By Anthony Kalulu  [@KaluluAnthony](https://twitter.com/KaluluAnthony)  \|  December 3, 2022:

—-

I have spent the vast portion of my life in ultra poverty.

My region Busoga, is also Uganda’s [most impoverished](https://www.newvision.co.ug/category/world/busoga-region-needs-mindset-change-projects-t-146749), yet Uganda itself is among the poorest countries in Sub Saharan Africa. Although most people across Uganda live in chronic poverty, the level of destitution here in Busoga is unlike any other.

I first learned about the Effective Altruism (EA) movement around 2016, and I couldn’t be more thrilled.

To me, EA’s goal of getting people to use their wealth “to help others”, and “to do the most good in the world” — especially in the lives of the world’s ultra poor — gave the impression of a movement that was out to do something that traditional philanthropy couldn’t do, especially for the poor and marginalized.

Before EA came, traditional philanthropy had historically kept people like us as passive participants in the global fight against poverty, because traditional philanthropy both operates at arm’s length from the poor, and only allows [1%](https://www.theguardian.com/global-development-professionals-network/2015/nov/09/five-reasons-donors-give-for-not-funding-local-ngos-directly) of all global antipoverty funding to go directly to grassroots organizations in the global south.

That way, EA struck a chord with me. But not anymore.

The way I see it now, EA is even worse than traditional philanthropy in the way it excludes those of us who are directly battling ultra poverty in the global south.

First, albeit being a new and niche movement that it is, EA is no longer small in any way. Today, the movement is complete with its own [billionaire megadonors](http://axios.com/2022/08/13/institutionalized-altruism-philanthropy-strategy) in places like Silicon Valley and allover the world.
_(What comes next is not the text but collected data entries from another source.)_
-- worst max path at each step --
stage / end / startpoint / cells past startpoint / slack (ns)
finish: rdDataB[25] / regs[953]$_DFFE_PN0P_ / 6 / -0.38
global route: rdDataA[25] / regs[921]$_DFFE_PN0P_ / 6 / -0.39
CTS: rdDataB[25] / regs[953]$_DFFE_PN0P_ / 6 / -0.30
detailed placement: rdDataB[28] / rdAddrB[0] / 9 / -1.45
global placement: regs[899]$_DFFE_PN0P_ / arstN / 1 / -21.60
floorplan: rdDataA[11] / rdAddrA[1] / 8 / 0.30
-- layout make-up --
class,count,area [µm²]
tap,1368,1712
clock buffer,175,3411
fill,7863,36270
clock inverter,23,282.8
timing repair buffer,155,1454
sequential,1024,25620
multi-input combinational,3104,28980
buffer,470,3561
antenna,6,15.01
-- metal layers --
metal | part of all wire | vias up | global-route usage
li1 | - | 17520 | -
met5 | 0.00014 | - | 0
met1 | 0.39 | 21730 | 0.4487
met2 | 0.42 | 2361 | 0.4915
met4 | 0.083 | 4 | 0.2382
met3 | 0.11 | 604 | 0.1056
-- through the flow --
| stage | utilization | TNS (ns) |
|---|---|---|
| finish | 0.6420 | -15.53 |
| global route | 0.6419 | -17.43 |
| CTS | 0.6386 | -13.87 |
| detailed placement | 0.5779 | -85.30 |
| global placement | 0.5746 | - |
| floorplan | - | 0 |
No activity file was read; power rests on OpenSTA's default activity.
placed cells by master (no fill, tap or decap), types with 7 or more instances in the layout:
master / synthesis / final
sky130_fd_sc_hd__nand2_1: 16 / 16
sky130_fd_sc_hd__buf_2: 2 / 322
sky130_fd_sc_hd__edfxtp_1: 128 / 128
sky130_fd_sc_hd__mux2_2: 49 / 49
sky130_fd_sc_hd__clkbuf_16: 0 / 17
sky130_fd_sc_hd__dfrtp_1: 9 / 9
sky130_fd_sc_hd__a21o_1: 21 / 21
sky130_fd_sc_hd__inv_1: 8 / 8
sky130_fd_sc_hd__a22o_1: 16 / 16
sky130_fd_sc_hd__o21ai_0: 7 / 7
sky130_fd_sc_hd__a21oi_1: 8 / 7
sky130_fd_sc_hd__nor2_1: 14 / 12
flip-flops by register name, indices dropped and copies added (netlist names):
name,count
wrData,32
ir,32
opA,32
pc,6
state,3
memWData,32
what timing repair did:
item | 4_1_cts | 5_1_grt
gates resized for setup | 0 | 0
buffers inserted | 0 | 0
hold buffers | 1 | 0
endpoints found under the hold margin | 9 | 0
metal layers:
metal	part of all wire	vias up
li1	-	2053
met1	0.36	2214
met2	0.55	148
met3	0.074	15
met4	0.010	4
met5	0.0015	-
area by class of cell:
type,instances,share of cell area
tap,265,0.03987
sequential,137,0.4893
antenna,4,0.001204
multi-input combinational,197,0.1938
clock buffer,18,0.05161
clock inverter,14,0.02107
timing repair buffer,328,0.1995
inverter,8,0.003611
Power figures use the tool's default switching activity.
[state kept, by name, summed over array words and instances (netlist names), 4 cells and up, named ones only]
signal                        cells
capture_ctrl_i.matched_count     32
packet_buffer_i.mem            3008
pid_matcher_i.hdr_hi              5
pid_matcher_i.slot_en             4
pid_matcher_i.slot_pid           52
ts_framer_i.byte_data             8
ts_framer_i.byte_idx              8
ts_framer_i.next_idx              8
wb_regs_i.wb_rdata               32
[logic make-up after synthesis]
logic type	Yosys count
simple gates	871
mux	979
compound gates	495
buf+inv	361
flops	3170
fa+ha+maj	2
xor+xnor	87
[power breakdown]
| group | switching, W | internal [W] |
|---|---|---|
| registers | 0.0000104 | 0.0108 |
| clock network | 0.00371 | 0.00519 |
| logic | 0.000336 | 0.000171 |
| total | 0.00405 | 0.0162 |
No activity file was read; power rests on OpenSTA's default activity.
File: src/hdl/zx_defines.svh
/*
 * Fixed addresses and sizes of the ZX81 memory and I/O subsystem.
 * Trap addresses match the ZX81 ROM load routine only.
 */
`ifndef ZX_DEFINES_SVH
`define ZX_DEFINES_SVH

// ============================================================
// Tape loader
// ============================================================

// M1 fetch here starts the fast loader
`define ZX_TRAP_ADDR  16'h0347
// M1 fetch at or above this ends the loader
`define ZX_TRAP_END   16'h03C3
// First .p image byte lands here
`define ZX_TAPE_BASE  16'h4009
`define ZX_PATCH_LEN  16'd7
`define ZX_TAPE_DEPTH 16384

// ============================================================
// I/O
// ============================================================
`define ZX_ZXP_PORT   16'hE007

`endif

File: src/hdl/zx_pkg.sv
/*
 * Shared types for the ZX81 memory and I/O subsystem.
 * Keyboard bits are active low, joystick bits active high.
 */
package zx_pkg;

	// ============================================================
	// Bus and memory
	// ============================================================
	typedef logic [15:0] zx_addr_t;
	typedef logic [7:0]  zx_byte_t;
	typedef logic [15:0] zx_ram_addr_t;
	typedef logic [13:0] zx_tape_addr_t;

	// 0 = 1K, 1 = 16K, 2 = 32K, 3 = 48K
	typedef logic [1:0]  zx_mem_size_t;

	// ============================================================
	// Input devices
	// ============================================================
	typedef logic [4:0]  zx_keys_t;
	// Bit 0 right, 1 left, 2 down, 3 up, 4 fire
	typedef logic [4:0]  zx_joy_t;

	// Fast tape loader states
	typedef enum logic [1:0] {
		IDLE,
		COPY,
		DONE
	} zx_loader_state_t;

endpackage
File: src/hdl/zx_defines.svh
/*
 * Fixed addresses and sizes of the ZX81 memory and I/O subsystem.
 * Trap addresses match the ZX81 ROM load routine only.
 */
`ifndef ZX_DEFINES_SVH
`define ZX_DEFINES_SVH

// ============================================================
// Tape loader
// ============================================================

// M1 fetch here starts the fast loader
`define ZX_TRAP_ADDR  16'h0347
// M1 fetch at or above this ends the loader
`define ZX_TRAP_END   16'h03C3
// First .p image byte lands here
`define ZX_TAPE_BASE  16'h4009
`define ZX_PATCH_LEN  16'd7
`define ZX_TAPE_DEPTH 16384

// ============================================================
// I/O
// ============================================================
`define ZX_ZXP_PORT   16'hE007

`endif

File: src/hdl/zx_pkg.sv
/*
 * Shared types for the ZX81 memory and I/O subsystem.
 * Keyboard bits are active low, joystick bits active high.
 */
package zx_pkg;

	// ============================================================
	// Bus and memory
	// ============================================================
	typedef logic [15:0] zx_addr_t;
	typedef logic [7:0]  zx_byte_t;
	typedef logic [15:0] zx_ram_addr_t;
	typedef logic [13:0] zx_tape_addr_t;

	// 0 = 1K, 1 = 16K, 2 = 32K, 3 = 48K
	typedef logic [1:0]  zx_mem_size_t;

	// ============================================================
	// Input devices
	// ============================================================
	typedef logic [4:0]  zx_keys_t;
	// Bit 0 right, 1 left, 2 down, 3 up, 4 fire
	typedef logic [4:0]  zx_joy_t;

	// Fast tape loader states
	typedef enum logic [1:0] {
		IDLE,
		COPY,
		DONE
	} zx_loader_state_t;

endpackage
## config.mk

```make
export PLATFORM = sky130hd
export DESIGN_NAME = mc_top
export DESIGN_NICKNAME = d
export VERILOG_FILES = /design/src/mc_pkg.sv /design/src/host_port.sv /design/src/motor_regs.sv /design/src/wdog_timer.sv /design/src/sample_ctrl.sv /design/src/sample_buf.sv /design/src/mc_top.sv
export SDC_FILE = /design/constraint.sdc
export NUM_CORES = 1
export LEC_CHECK = 0
export ABC_AREA = 1
export BUFFER_PORTS_ARGS = -buffer_cell sky130_fd_sc_hd__buf_4
export CAP_MARGIN = 20
export CORE_ASPECT_RATIO = 0.5
export CORE_MARGIN = 2
export CORE_UTILIZATION = 54
export DETAILED_ROUTE_END_ITERATION = 10
export PLACE_DENSITY = 0.79
export SKIP_CTS_REPAIR_TIMING = 1
export SLEW_MARGIN = 15
export SYNTH_ARGS = -nofsm -noshare
export SYNTH_HDL_FRONTEND = slang
export SYNTH_SLANG_ARGS = --single-unit
```

## constraint.sdc

```tcl
create_clock -name sysclk -period 4 [get_ports sysclk]
set_clock_uncertainty 0.1 [all_clocks]
set_input_delay 0.2 -clock sysclk [delete_from_list [all_inputs] [get_ports sysclk]]
set_output_delay 0.2 -clock sysclk [all_outputs]
set_load 0.005 [all_outputs]
```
And the more pronounced the concept of effective altruism has become, the more EA has swayed lots of young wealthy donors to embrace its ideology, making it the influential philanthropic movement that it is now.

So, for a movement whose remit is to do the most good in the world, and a movement that at least in theory seems more innovative than traditional philanthropy, one would expect EA to use that influence for the maximum benefit of the poor, or to help the world’s extreme poor in ways that traditional philanthropy couldn’t. Sadly, that is not what EA is.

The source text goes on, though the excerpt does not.